> _WHAT IS NEEDED_:
Starting at the first line of the data below, write out each line exactly until you reach the line containing "create_clock -name clk", and include that line too.

[Collected data]
*** Block opens ***
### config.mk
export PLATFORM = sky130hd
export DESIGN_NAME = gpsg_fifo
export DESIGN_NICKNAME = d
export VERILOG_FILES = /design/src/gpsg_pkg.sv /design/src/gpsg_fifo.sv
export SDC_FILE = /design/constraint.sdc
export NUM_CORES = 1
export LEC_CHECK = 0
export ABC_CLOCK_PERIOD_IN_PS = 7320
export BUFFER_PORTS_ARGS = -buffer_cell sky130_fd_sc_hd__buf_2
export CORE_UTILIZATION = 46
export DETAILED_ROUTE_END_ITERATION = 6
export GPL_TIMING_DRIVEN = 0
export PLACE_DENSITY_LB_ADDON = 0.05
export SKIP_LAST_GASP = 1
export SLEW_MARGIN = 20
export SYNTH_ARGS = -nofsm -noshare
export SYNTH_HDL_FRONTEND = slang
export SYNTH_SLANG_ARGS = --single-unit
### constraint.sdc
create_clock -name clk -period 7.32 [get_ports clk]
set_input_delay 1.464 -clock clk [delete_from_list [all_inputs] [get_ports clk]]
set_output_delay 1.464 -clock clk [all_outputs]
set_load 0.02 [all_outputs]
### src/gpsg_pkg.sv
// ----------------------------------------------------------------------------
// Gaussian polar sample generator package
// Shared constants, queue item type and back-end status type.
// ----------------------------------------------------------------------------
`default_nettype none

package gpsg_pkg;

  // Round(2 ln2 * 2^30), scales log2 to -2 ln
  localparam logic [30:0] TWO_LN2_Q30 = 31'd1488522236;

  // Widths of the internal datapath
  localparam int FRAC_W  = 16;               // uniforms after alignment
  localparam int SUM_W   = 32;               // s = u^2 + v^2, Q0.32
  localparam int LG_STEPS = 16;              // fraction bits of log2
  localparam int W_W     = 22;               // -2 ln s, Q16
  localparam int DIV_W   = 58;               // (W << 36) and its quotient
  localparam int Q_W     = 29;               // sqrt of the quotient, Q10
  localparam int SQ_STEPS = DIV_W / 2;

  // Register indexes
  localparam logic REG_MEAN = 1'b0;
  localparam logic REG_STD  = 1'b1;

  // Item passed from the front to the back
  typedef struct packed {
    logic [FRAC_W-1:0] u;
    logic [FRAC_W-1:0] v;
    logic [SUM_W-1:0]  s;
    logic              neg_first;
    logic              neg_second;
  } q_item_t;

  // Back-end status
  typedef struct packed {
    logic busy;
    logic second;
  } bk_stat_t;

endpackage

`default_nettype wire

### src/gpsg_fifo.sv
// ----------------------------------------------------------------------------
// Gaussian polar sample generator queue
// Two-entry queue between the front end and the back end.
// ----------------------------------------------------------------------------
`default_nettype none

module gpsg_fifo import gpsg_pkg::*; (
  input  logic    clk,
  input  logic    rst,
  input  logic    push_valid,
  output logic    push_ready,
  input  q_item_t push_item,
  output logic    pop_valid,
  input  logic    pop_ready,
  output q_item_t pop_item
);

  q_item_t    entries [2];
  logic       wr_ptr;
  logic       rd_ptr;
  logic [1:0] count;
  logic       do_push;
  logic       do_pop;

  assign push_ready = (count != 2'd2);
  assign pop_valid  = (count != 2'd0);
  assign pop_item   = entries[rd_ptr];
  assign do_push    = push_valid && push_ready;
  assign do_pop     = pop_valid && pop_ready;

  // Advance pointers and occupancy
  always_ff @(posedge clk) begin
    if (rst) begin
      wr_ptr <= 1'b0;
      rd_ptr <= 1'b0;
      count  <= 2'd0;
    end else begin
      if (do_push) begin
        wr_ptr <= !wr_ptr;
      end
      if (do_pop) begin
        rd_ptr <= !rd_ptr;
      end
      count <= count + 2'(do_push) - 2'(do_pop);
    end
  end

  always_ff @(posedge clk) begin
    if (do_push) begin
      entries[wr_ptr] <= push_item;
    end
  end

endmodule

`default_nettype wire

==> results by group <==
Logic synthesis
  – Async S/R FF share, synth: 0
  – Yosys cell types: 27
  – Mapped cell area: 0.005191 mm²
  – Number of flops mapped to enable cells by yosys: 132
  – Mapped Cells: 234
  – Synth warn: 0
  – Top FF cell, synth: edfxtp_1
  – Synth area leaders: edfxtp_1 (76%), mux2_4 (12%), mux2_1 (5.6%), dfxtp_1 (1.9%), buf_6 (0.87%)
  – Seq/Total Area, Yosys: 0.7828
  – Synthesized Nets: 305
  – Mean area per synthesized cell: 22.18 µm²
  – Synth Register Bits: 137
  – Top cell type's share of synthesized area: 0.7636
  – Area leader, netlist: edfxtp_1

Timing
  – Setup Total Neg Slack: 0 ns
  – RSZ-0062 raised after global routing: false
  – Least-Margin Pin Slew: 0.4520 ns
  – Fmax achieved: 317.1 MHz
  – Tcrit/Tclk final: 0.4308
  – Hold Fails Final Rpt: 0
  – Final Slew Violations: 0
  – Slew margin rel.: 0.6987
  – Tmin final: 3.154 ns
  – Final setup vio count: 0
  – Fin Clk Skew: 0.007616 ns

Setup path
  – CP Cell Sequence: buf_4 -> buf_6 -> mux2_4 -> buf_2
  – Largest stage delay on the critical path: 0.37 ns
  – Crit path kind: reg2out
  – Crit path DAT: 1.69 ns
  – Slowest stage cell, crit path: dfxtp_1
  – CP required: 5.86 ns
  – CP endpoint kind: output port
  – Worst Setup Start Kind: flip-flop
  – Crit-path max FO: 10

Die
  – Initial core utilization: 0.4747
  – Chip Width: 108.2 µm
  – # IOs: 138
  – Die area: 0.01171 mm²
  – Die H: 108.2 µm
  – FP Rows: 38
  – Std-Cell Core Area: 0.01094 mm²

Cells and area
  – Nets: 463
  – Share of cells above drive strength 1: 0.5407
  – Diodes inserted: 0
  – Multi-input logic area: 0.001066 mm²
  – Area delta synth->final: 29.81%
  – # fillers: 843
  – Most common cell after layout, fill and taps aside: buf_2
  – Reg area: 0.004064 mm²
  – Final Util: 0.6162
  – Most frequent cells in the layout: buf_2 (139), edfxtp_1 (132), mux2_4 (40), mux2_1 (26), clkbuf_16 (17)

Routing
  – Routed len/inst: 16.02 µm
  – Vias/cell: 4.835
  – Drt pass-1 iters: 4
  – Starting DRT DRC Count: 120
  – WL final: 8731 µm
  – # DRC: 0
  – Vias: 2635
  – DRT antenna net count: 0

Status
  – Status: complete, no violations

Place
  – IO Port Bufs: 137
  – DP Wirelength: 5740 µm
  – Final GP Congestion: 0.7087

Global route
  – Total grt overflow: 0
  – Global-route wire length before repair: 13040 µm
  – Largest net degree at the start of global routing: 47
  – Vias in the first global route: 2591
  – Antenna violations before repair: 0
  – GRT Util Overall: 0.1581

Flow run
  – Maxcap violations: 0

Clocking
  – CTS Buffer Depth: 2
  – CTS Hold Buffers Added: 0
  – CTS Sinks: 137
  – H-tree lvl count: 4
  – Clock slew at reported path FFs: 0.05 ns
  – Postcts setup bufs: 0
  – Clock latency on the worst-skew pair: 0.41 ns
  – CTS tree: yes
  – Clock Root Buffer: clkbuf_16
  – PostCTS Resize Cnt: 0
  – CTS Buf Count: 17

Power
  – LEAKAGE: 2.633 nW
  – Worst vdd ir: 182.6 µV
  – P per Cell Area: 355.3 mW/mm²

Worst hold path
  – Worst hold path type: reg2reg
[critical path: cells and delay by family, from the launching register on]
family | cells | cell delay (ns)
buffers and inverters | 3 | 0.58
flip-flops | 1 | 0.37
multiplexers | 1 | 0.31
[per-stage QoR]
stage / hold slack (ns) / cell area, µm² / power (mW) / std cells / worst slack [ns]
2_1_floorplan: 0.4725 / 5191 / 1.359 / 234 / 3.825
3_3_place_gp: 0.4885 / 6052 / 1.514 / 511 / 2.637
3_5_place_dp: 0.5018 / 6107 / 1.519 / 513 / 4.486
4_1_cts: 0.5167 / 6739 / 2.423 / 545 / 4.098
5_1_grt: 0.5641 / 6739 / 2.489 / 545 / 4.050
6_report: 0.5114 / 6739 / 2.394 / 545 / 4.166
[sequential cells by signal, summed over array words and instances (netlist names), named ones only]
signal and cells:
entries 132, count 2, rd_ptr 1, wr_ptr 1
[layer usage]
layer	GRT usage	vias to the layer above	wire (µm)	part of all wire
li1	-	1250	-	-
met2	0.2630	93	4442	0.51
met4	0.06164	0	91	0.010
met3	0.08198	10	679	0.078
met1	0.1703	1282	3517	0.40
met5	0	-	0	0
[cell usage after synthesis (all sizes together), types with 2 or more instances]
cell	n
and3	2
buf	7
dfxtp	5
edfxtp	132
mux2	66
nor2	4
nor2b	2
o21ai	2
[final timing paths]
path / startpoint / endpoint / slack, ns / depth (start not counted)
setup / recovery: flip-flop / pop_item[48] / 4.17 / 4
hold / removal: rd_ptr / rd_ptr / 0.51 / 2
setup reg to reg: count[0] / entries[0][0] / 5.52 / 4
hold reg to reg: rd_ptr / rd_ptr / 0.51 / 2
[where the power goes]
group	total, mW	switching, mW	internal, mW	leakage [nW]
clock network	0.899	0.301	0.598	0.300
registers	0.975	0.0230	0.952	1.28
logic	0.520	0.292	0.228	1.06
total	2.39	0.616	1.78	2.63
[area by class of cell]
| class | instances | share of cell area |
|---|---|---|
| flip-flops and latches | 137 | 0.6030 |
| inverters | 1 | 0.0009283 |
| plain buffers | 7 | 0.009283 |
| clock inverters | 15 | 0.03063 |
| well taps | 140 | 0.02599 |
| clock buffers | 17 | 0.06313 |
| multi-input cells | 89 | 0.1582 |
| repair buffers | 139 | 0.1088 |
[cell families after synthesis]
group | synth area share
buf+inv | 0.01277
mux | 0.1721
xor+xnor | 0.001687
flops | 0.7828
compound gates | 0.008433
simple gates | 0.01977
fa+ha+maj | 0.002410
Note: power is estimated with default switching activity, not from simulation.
*** Block closes ***
> _OUTPUT OF THE EXERCISE_:
### config.mk
export PLATFORM = sky130hd
export DESIGN_NAME = gpsg_fifo
export DESIGN_NICKNAME = d
export VERILOG_FILES = /design/src/gpsg_pkg.sv /design/src/gpsg_fifo.sv
export SDC_FILE = /design/constraint.sdc
export NUM_CORES = 1
export LEC_CHECK = 0
export ABC_CLOCK_PERIOD_IN_PS = 7320
export BUFFER_PORTS_ARGS = -buffer_cell sky130_fd_sc_hd__buf_2
export CORE_UTILIZATION = 46
export DETAILED_ROUTE_END_ITERATION = 6
export GPL_TIMING_DRIVEN = 0
export PLACE_DENSITY_LB_ADDON = 0.05
export SKIP_LAST_GASP = 1
export SLEW_MARGIN = 20
export SYNTH_ARGS = -nofsm -noshare
export SYNTH_HDL_FRONTEND = slang
export SYNTH_SLANG_ARGS = --single-unit
### constraint.sdc
create_clock -name clk -period 7.32 [get_ports clk]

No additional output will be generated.